Re: [PATCH] dirvers: scmi: poll again when transfer reach timeout
From: Sudeep Holla
Date: Tue Feb 11 2025 - 10:37:42 EST
On Thu, Jan 23, 2025 at 07:48:53PM +0000, Cristian Marussi wrote:
> On Thu, Jan 23, 2025 at 01:38:30PM +0300, Dan Carpenter wrote:
> > s/dirvers/drivers/
> >
> > On Thu, Jan 23, 2025 at 04:33:24PM +0800, jack21 wrote:
> > > From: Huangjie <huangjie1663@xxxxxxxxxxxxxx>
> > >
> > > spin_until_cond() not really hold a spin lock, possible timeout may occur
> > > in preemption kernel when preempted after spin_until_cond().
> > >
> > > We check status again when reach timeout is reached to prevent incorrect
> > > jugement of timeout.
> > >
>
> Hi,
>
> probably another not so short email of mine :P ...
>
> >
> > I suspect the real issue is that we exit the spin loop when
> > try_wait_for_completion(&xfer->done) is true.
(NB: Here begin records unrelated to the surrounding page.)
<file path="config.mk">
export PLATFORM = sky130hd
export DESIGN_NAME = pipelineCpu
export DESIGN_NICKNAME = d
export VERILOG_FILES = /design/src/verilog/isaPkg.sv /design/src/verilog/pipePkg.sv /design/src/verilog/instructionDecoder.sv /design/src/verilog/registerFile.sv /design/src/verilog/operandForward.sv /design/src/verilog/fetchUnit.sv /design/src/verilog/pipelineCpu.sv
export SDC_FILE = /design/constraint.sdc
export NUM_CORES = 2
export LEC_CHECK = 0
export ABC_CLOCK_PERIOD_IN_PS = 26900
export BUFFER_PORTS_ARGS = -buffer_cell sky130_fd_sc_hd__buf_4
export CAP_MARGIN = 20
export CELL_PAD_IN_SITES_DETAIL_PLACEMENT = 0
export CELL_PAD_IN_SITES_GLOBAL_PLACEMENT = 1
export CORE_MARGIN = 2
export CORE_UTILIZATION = 55
export CTS_BUF_LIST = sky130_fd_sc_hd__clkbuf_8
export CTS_CLUSTER_SIZE = 10
export DETAILED_ROUTE_END_ITERATION = 10
export HOLD_SLACK_MARGIN = 0.03
export PLACE_DENSITY_LB_ADDON = 0.1
export SYNTH_ARGS = -nofsm -noshare
export SYNTH_HDL_FRONTEND = slang
export SYNTH_HIERARCHICAL = 1
export SYNTH_SLANG_ARGS = --single-unit
</file>
<file path="constraint.sdc">
create_clock -name clk -period 26.9 [get_ports clk]
set_input_delay 5.38 -clock clk [delete_from_list [all_inputs] [get_ports clk]]
set_output_delay 5.38 -clock clk [all_outputs]
set_load 0.01 [all_outputs]
</file>
<file path="src/verilog/isaPkg.sv">
`default_nettype none

package isaPkg;

    localparam int wordWidth = 32;
    localparam int regAddrWidth = 5;

    // Primary opcodes
    localparam logic [5:0] opRtype = 6'h00;
    localparam logic [5:0] opJ = 6'h02;
    localparam logic [5:0] opBeq = 6'h04;
    localparam logic [5:0] opBne = 6'h05;
    localparam logic [5:0] opAddiu = 6'h09;
    localparam logic [5:0] opOri = 6'h0d;
    localparam logic [5:0] opLui = 6'h0f;
    localparam logic [5:0] opLw = 6'h23;
    localparam logic [5:0] opSw = 6'h2b;

    // R-type function field
    localparam logic [5:0] fnAddu = 6'h21;
    localparam logic [5:0] fnSubu = 6'h23;
    localparam logic [5:0] fnAnd = 6'h24;
    localparam logic [5:0] fnOr = 6'h25;
    localparam logic [5:0] fnSlt = 6'h2a;

    typedef struct packed {
        logic [5:0] opcode;
        logic [regAddrWidth-1:0] rs;
        logic [regAddrWidth-1:0] rt;
        logic [regAddrWidth-1:0] rd;
        logic [4:0] shamt;
        logic [5:0] funct;
    } regFormat;

    // Jump index is {rs, rt, imm16} of this view
    typedef struct packed {
        logic [5:0] opcode;
        logic [regAddrWidth-1:0] rs;
        logic [regAddrWidth-1:0] rt;
        logic [15:0] imm16;
    } immFormat;

    typedef union packed {
        regFormat r;
        immFormat i;
    } instrWord;

endpackage

`default_nettype wire

</file>
<file path="src/verilog/pipePkg.sv">
`default_nettype none

package pipePkg;

    // ALU operations
    localparam logic [2:0] aluAdd = 3'd0;
    localparam logic [2:0] aluSub = 3'd1;
    localparam logic [2:0] aluAnd = 3'd2;
    localparam logic [2:0] aluOr = 3'd3;
    localparam logic [2:0] aluSlt = 3'd4;
    localparam logic [2:0] aluLui = 3'd5;

    // Where the register write value comes from
    localparam logic [1:0] wbNone = 2'd0;
    localparam logic [1:0] wbAlu = 2'd1;
    localparam logic [1:0] wbLink = 2'd2;
    localparam logic [1:0] wbMem = 2'd3;

    localparam logic [isaPkg::wordWidth-1:0] resetVector = 32'hBFC00000;
    localparam logic [isaPkg::wordWidth-1:0] instrStep = 32'd4;

    localparam logic [2:0] dataSizeWord = 3'd2;
    localparam logic [3:0] wordByteEnable = 4'b1111;

endpackage

`default_nettype wire

</file>
<file path="src/verilog/instructionDecoder.sv">
`timescale 1ns/1ps
`default_nettype none

module instructionDecoder (
    input isaPkg::instrWord instr,
    output logic [isaPkg::regAddrWidth-1:0] srcA,
    output logic [isaPkg::regAddrWidth-1:0] srcB,
    output logic useA,
    output logic useB,
    output logic [isaPkg::regAddrWidth-1:0] dest,
    output logic [2:0] aluOp,
    output logic useImm,
    output logic signExt,
    output logic isLoad,
    output logic isStore,
    output logic isBranch,
    output logic branchOnEqual,
    output logic isJump,
    output logic [isaPkg::wordWidth-1:0] imm,
    output logic [1:0] wbSource
);

    assign srcA = instr.r.rs;
    assign srcB = instr.r.rt;
    assign imm = signExt ? {{16{instr.i.imm16[15]}}, instr.i.imm16} : {16'b0, instr.i.imm16};

    always_comb begin
        useA = 1'b0;
        useB = 1'b0;
        dest = '0;
        aluOp = pipePkg::aluAdd;
        useImm = 1'b0;
        signExt = 1'b1;
        isLoad = 1'b0;
        isStore = 1'b0;
        isBranch = 1'b0;
        branchOnEqual = 1'b0;
        isJump = 1'b0;
        wbSource = pipePkg::wbNone;
        case (instr.r.opcode)
            isaPkg::opRtype: begin
                useA = 1'b1;
                useB = 1'b1;
                dest = instr.r.rd;
                wbSource = pipePkg::wbAlu;
                case (instr.r.funct)
                    isaPkg::fnAddu: aluOp = pipePkg::aluAdd;
                    isaPkg::fnSubu: aluOp = pipePkg::aluSub;
                    isaPkg::fnAnd: aluOp = pipePkg::aluAnd;
                    isaPkg::fnOr: aluOp = pipePkg::aluOr;
                    isaPkg::fnSlt: aluOp = pipePkg::aluSlt;
                    default: begin
                        // Unknown function, behaves as a no-op
                        useA = 1'b0;
                        useB = 1'b0;
                        dest = '0;
                        wbSource = pipePkg::wbNone;
                    end
                endcase
            end
            isaPkg::opAddiu: begin
                useA = 1'b1;
                useImm = 1'b1;
                dest = instr.i.rt;
                wbSource = pipePkg::wbAlu;
            end
            isaPkg::opOri: begin
                useA = 1'b1;
                useImm = 1'b1;
                signExt = 1'b0;
                aluOp = pipePkg::aluOr;
                dest = instr.i.rt;
                wbSource = pipePkg::wbAlu;
            end
            isaPkg::opLui: begin
                useImm = 1'b1;
                signExt = 1'b0;
                aluOp = pipePkg::aluLui;
                dest = instr.i.rt;
                wbSource = pipePkg::wbAlu;
            end
            isaPkg::opLw: begin
                useA = 1'b1;
                useImm = 1'b1;
                isLoad = 1'b1;
                dest = instr.i.rt;
                wbSource = pipePkg::wbMem;
            end
            isaPkg::opSw: begin
                useA = 1'b1;
                useB = 1'b1;
                useImm = 1'b1;
                isStore = 1'b1;
            end
            isaPkg::opBeq: begin
                useA = 1'b1;
                useB = 1'b1;
                isBranch = 1'b1;
                branchOnEqual = 1'b1;
            end
            isaPkg::opBne: begin
                useA = 1'b1;
                useB = 1'b1;
                isBranch = 1'b1;
            end
            isaPkg::opJ: isJump = 1'b1;
            default: ;
        endcase
    end

endmodule

`default_nettype wire

</file>
<file path="src/verilog/registerFile.sv">
`timescale 1ns/1ps
`default_nettype none

module registerFile (
    input logic clk,
    input logic reset,
    input logic [isaPkg::regAddrWidth-1:0] readAddrA,
    input logic [isaPkg::regAddrWidth-1:0] readAddrB,
    output logic [isaPkg::wordWidth-1:0] readDataA,
    output logic [isaPkg::wordWidth-1:0] readDataB,
    input logic [isaPkg::regAddrWidth-1:0] writeAddr,
    input logic [isaPkg::wordWidth-1:0] writeData
);

    logic [isaPkg::wordWidth-1:0] regs [1:31];

    // Register zero reads as zero
    assign readDataA = (readAddrA == '0) ? '0 : regs[readAddrA];
    assign readDataB = (readAddrB == '0) ? '0 : regs[readAddrB];

    always_ff @(posedge clk) begin
        if (reset) begin
            for (int i = 1; i < 32; i++) begin
                regs[i] <= '0;
            end
        end else if (writeAddr != '0) begin
            regs[writeAddr] <= writeData;
        end
    end

endmodule

`default_nettype wire

</file>
<file path="src/verilog/operandForward.sv">
`timescale 1ns/1ps
`default_nettype none

module operandForward (
    input logic [isaPkg::regAddrWidth-1:0] request,
    input logic used,
    input logic [isaPkg::wordWidth-1:0] regValue,
    input logic [isaPkg::regAddrWidth-1:0] exDest,
    input logic [isaPkg::wordWidth-1:0] exValue,
    input logic exAvail,
    input logic [isaPkg::regAddrWidth-1:0] memDest,
    input logic [isaPkg::wordWidth-1:0] memValue,
    input logic memAvail,
    input logic [isaPkg::regAddrWidth-1:0] wbDest,
    input logic [isaPkg::wordWidth-1:0] wbValue,
    output logic [isaPkg::wordWidth-1:0] value,
    output logic waiting
);

    // Youngest matching stage wins
    always_comb begin
        value = regValue;
        waiting = 1'b0;
        if (request != '0) begin
            if (request == exDest) begin
                value = exValue;
                waiting = used && !exAvail;
            end else if (request == memDest) begin
                value = memValue;
                waiting = used && !memAvail;
            end else if (request == wbDest) begin
                value = wbValue;
            end
        end
    end

endmodule

`default_nettype wire

</file>
<file path="src/verilog/fetchUnit.sv">
`timescale 1ns/1ps
`default_nettype none

module fetchUnit (
    input logic clk,
    input logic reset,
    input logic hold,
    input logic redirect,
    input logic [isaPkg::wordWidth-1:0] target,
    output logic [isaPkg::wordWidth-1:0] instAddr,
    output logic instRead,
    input logic [isaPkg::wordWidth-1:0] instData,
    input logic instValid,
    output logic [isaPkg::wordWidth-1:0] fetchedInstr,
    output logic [isaPkg::wordWidth-1:0] fetchedPc,
    output logic fetchedValid
);

    logic running;
    logic bufValid;
    logic redirectPending;
    logic [isaPkg::wordWidth-1:0] pc;
    logic [isaPkg::wordWidth-1:0] bufInstr;
    logic [isaPkg::wordWidth-1:0] pendingTarget;
    logic arrived;
    logic accept;

    // pc stays on the word until decode takes it
    assign instRead = running && !bufValid;
    assign instAddr = pc;
    assign arrived = instRead && instValid;
    assign fetchedValid = bufValid || arrived;
    assign fetchedInstr = bufValid ? bufInstr : instData;
    assign fetchedPc = pc;
    assign accept = fetchedValid && !hold;

    always_ff @(posedge clk) begin
        if (reset) begin
            running <= 1'b0;
            pc <= pipePkg::resetVector;
            bufValid <= 1'b0;
            redirectPending <= 1'b0;
        end else begin
            running <= 1'b1;
            if (accept) begin
                bufValid <= 1'b0;
                redirectPending <= 1'b0;
                if (redirect) begin
                    pc <= target;
                end else if (redirectPending) begin
                    pc <= pendingTarget;
                end else begin
                    pc <= pc + pipePkg::instrStep;
                end
            end else begin
                if (arrived) begin
                    bufValid <= 1'b1;
                end
                // Delay slot still on its way, jump after it
                if (redirect) begin
                    redirectPending <= 1'b1;
                end
            end
        end
    end

    always_ff @(posedge clk) begin
        if (arrived && !accept) begin
            bufInstr <= instData;
        end
        if (redirect) begin
            pendingTarget <= target;
        end
    end

endmodule

`default_nettype wire

</file>
<file path="src/verilog/pipelineCpu.sv">
`timescale 1ns/1ps
`default_nettype none

module pipelineCpu (
    input logic clk,
    input logic reset,

    output logic [isaPkg::wordWidth-1:0] instAddr,
    output logic instRead,
    input logic [isaPkg::wordWidth-1:0] instData,
    input logic instValid,

    output logic [isaPkg::wordWidth-1:0] dataAddr,
    output logic dataRead,
    output logic dataWrite,
    output logic [isaPkg::wordWidth-1:0] dataWdata,
    output logic [2:0] dataSize,
    input logic [isaPkg::wordWidth-1:0] dataRdata,
    input logic dataValid,

    output logic [isaPkg::wordWidth-1:0] debugWbPc,
    output logic [3:0] debugWbRfWen,
    output logic [isaPkg::regAddrWidth-1:0] debugWbRfWnum,
    output logic [isaPkg::wordWidth-1:0] debugWbRfWdata
);

    localparam int W = isaPkg::wordWidth;
    localparam int R = isaPkg::regAddrWidth;

    logic memWaiting;
    logic decWaiting;
    logic holdFront;

    // Fetch
    logic redirect;
    logic [W-1:0] redirectTarget;
    logic [W-1:0] fetchedInstr;
    logic [W-1:0] fetchedPc;
    logic fetchedValid;

    // Decode
    logic decValid;
    isaPkg::instrWord decInstr;
    logic [W-1:0] decPc;
    logic [R-1:0] decSrcA;
    logic [R-1:0] decSrcB;
    logic decUseA;
    logic decUseB;
    logic [R-1:0] decDest;
    logic [2:0] decAluOp;
    logic decUseImm;
    logic decIsLoad;
    logic decIsStore;
    logic decIsBranch;
    logic decBranchOnEqual;
    logic decIsJump;
    logic [W-1:0] decImm;
    logic [1:0] decWbSource;
    logic [W-1:0] rfDataA;
    logic [W-1:0] rfDataB;
    logic [W-1:0] decValueA;
    logic [W-1:0] decValueB;
    logic waitA;
    logic waitB;
    logic decGo;
    logic branchTaken;
    logic [W-1:0] delaySlotPc;

    // Execute
    logic exValid;
    logic [W-1:0] exPc;
    logic [R-1:0] exDest;
    logic [2:0] exAluOp;
    logic exUseImm;
    logic exIsLoad;
    logic exIsStore;
    logic [1:0] exWbSource;
    logic [W-1:0] exA;
    logic [W-1:0] exB;
    logic [W-1:0] exImm;
    logic [W-1:0] aluB;
    logic [W-1:0] exResult;
    logic [R-1:0] exWriteReg;

    // Memory
    logic memValid;
    logic [W-1:0] memPc;
    logic [R-1:0] memDest;
    logic memIsLoad;
    logic memIsStore;
    logic [1:0] memWbSource;
    logic [W-1:0] memResult;
    logic [W-1:0] memStoreData;
    logic [W-1:0] memValue;
    logic memAvail;
    logic [R-1:0] memWriteReg;

    // Writeback
    logic wbValid;
    logic [W-1:0] wbPc;
    logic [R-1:0] wbDest;
    logic [1:0] wbWbSource;
    logic [W-1:0] wbResult;
    logic [W-1:0] wbMemData;
    logic [W-1:0] wbData;
    logic [R-1:0] wbWriteReg;

    // Memory wait outranks the decode operand wait
    assign holdFront = decWaiting || memWaiting;

    fetchUnit fetch (
        .clk(clk),
        .reset(reset),
        .hold(holdFront),
        .redirect(redirect),
        .target(redirectTarget),
        .instAddr(instAddr),
        .instRead(instRead),
        .instData(instData),
        .instValid(instValid),
        .fetchedInstr(fetchedInstr),
        .fetchedPc(fetchedPc),
        .fetchedValid(fetchedValid)
    );

    // Bubble bits for every stage
    always_ff @(posedge clk) begin
        if (reset) begin
            decValid <= 1'b0;
            exValid <= 1'b0;
            memValid <= 1'b0;
            wbValid <= 1'b0;
        end else begin
            if (!holdFront) begin
                decValid <= fetchedValid;
            end
            if (!memWaiting) begin
                exValid <= decGo;
                memValid <= exValid;
            end
            wbValid <= memValid && !memWaiting;
        end
    end

    always_ff @(posedge clk) begin
        if (!holdFront) begin
            decInstr <= fetchedInstr;
            decPc <= fetchedPc;
        end
    end

    instructionDecoder decoder (
        .instr(decInstr),
        .srcA(decSrcA),
        .srcB(decSrcB),
        .useA(decUseA),
        .useB(decUseB),
        .dest(decDest),
        .aluOp(decAluOp),
        .useImm(decUseImm),
        .signExt(),
        .isLoad(decIsLoad),
        .isStore(decIsStore),
        .isBranch(decIsBranch),
        .branchOnEqual(decBranchOnEqual),
        .isJump(decIsJump),
        .imm(decImm),
        .wbSource(decWbSource)
    );

    registerFile regFile (
        .clk(clk),
        .reset(reset),
        .readAddrA(decSrcA),
        .readAddrB(decSrcB),
        .readDataA(rfDataA),
        .readDataB(rfDataB),
        .writeAddr(wbWriteReg),
        .writeData(wbData)
    );

    operandForward forwardA (
        .request(decSrcA),
        .used(decValid && decUseA),
        .regValue(rfDataA),
        .exDest(exWriteReg),
        .exValue(exResult),
        .exAvail(1'b0),
        .memDest(memWriteReg),
        .memValue(memValue),
        .memAvail(memAvail),
        .wbDest(wbWriteReg),
        .wbValue(wbData),
        .value(decValueA),
        .waiting(waitA)
    );

    operandForward forwardB (
        .request(decSrcB),
        .used(decValid && decUseB),
        .regValue(rfDataB),
        .exDest(exWriteReg),
        .exValue(exResult),
        .exAvail(1'b0),
        .memDest(memWriteReg),
        .memValue(memValue),
        .memAvail(memAvail),
        .wbDest(wbWriteReg),
        .wbValue(wbData),
        .value(decValueB),
        .waiting(waitB)
    );

    assign decWaiting = waitA || waitB;
    assign decGo = decValid && !decWaiting;

    // Branch decision in decode, delay slot follows
    assign branchTaken = decIsBranch && ((decValueA == decValueB) == decBranchOnEqual);
    assign delaySlotPc = decPc + pipePkg::instrStep;
    assign redirect = decGo && !memWaiting && (branchTaken || decIsJump);
    assign redirectTarget = decIsJump
        ? {delaySlotPc[W-1:28], decInstr.i.rs, decInstr.i.rt, decInstr.i.imm16, 2'b00}
        : delaySlotPc + {decImm[W-3:0], 2'b00};

    always_ff @(posedge clk) begin
        if (!memWaiting) begin
            exPc <= decPc;
            exDest <= decDest;
            exAluOp <= decAluOp;
            exUseImm <= decUseImm;
            exIsLoad <= decIsLoad;
            exIsStore <= decIsStore;
            exWbSource <= decWbSource;
            exA <= decValueA;
            exB <= decValueB;
            exImm <= decImm;
        end
    end

    assign aluB = exUseImm ? exImm : exB;
    assign exWriteReg = exValid ? exDest : '0;

    always_comb begin
        case (exAluOp)
            pipePkg::aluSub: exResult = exA - aluB;
            pipePkg::aluAnd: exResult = exA & aluB;
            pipePkg::aluOr: exResult = exA | aluB;
            pipePkg::aluSlt: exResult = {{(W - 1){1'b0}}, $signed(exA) < $signed(aluB)};
            pipePkg::aluLui: exResult = {aluB[15:0], 16'b0};
            default: exResult = exA + aluB;
        endcase
    end

    always_ff @(posedge clk) begin
        if (!memWaiting) begin
            memPc <= exPc;
            memDest <= exDest;
            memIsLoad <= exIsLoad;
            memIsStore <= exIsStore;
            memWbSource <= exWbSource;
            memResult <= exResult;
            memStoreData <= exB;
        end
    end

    // Data SRAM request holds until acknowledged
    assign dataRead = memValid && memIsLoad;
    assign dataWrite = memValid && memIsStore;
    assign dataAddr = memResult;
    assign dataWdata = memStoreData;
    assign dataSize = pipePkg::dataSizeWord;
    assign memWaiting = (dataRead || dataWrite) && !dataValid;

    assign memWriteReg = memValid ? memDest : '0;
    assign memAvail = memWbSource != pipePkg::wbMem;
    assign memValue = (memWbSource == pipePkg::wbLink)
        ? memPc + (pipePkg::instrStep << 1)
        : memResult;

    always_ff @(posedge clk) begin
        wbPc <= memPc;
        wbDest <= memDest;
        wbWbSource <= memWbSource;
        wbResult <= memValue;
        wbMemData <= dataRdata;
    end

    assign wbWriteReg = wbValid ? wbDest : '0;
    assign wbData = (wbWbSource == pipePkg::wbMem) ? wbMemData : wbResult;

    assign debugWbPc = wbPc;
    assign debugWbRfWen = (wbWriteReg != '0) ? pipePkg::wordByteEnable : 4'b0000;
    assign debugWbRfWnum = wbWriteReg;
    assign debugWbRfWdata = wbData;

endmodule

`default_nettype wire

</file>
Probably we should add
> > that as a Fixes tag?:
> >
>
> The Kernel SCMI stack, acting as an SCMI agent have to cope with the
> possible (even though rare) scenario of receiving Out of Order messages
> when dealing with async commands...
>
> ...IOW, what to do if, after having issued an AsycnCmd, the Delayed response
> is received BEFORE the corresponding immediate reply to the initial request:
> such a wicked (and rare) situation could be the result of a misbehaving
> platform server OR simply due to parallellization of activies on the A2P
> and P2A on some transports, i.e. platform sent reply and delayed_response
> in the correct order but the transport delivered those OoO, being
> transmitted on 2 discinct physical channels...hard but not impossible.
>
> Kernel side we address this OoO scenario by assuming that, if a valid
> Delayed Response to a in-flight Async-cmd is received on teh P2A chan,
> before the immediate A2P reply, the transaction itself is good and we
> can progress by just logging and ignoring/swallowing the missing
> immediate-reply, that will probably arrive later, and just carry on
> processing the Delayed Response.
>
> In order to do that, we maintain, in fact, a per-message state-machine,
> and inside scmi_msg_response_validate(), when we detect the OoO condition,
> we cause the wait-for-immediate-reply to terminate by issuing forcibly a
> complete(xfer->done)....
>
> ...this works straight away for the non-polled IRQ transactions since
> causes the wait_for_completion() to terminate cleanly, BUT in order to
> cut-short also the busy-wait in the polling case we need that additional
> try_wait_for_completion()....so as not to spin forever for a message
> that we dont care anymore...
> [ note that any late arriving immediate-reply will be in teh future
> discarded at this point]
>
> For this reason, I think that this patch, while correctly checking the
> poll_done() condition when the spinloop terminates for the reason
> explained in the commit-message, it should also check if the loop was not
> instead forcibly terminated by the OoO scenario...if not, we will end up
> considering the polling to have timeout, while instead it was forcibly
> terminated by the OoO state machine complete() and just want to ignore
> such missing message...
>
> So what about instead of checking (untested):
>
> + if (!completion_done(&xfer->done) &&
> + !info->desc->ops->poll_done(cinfo, xfer))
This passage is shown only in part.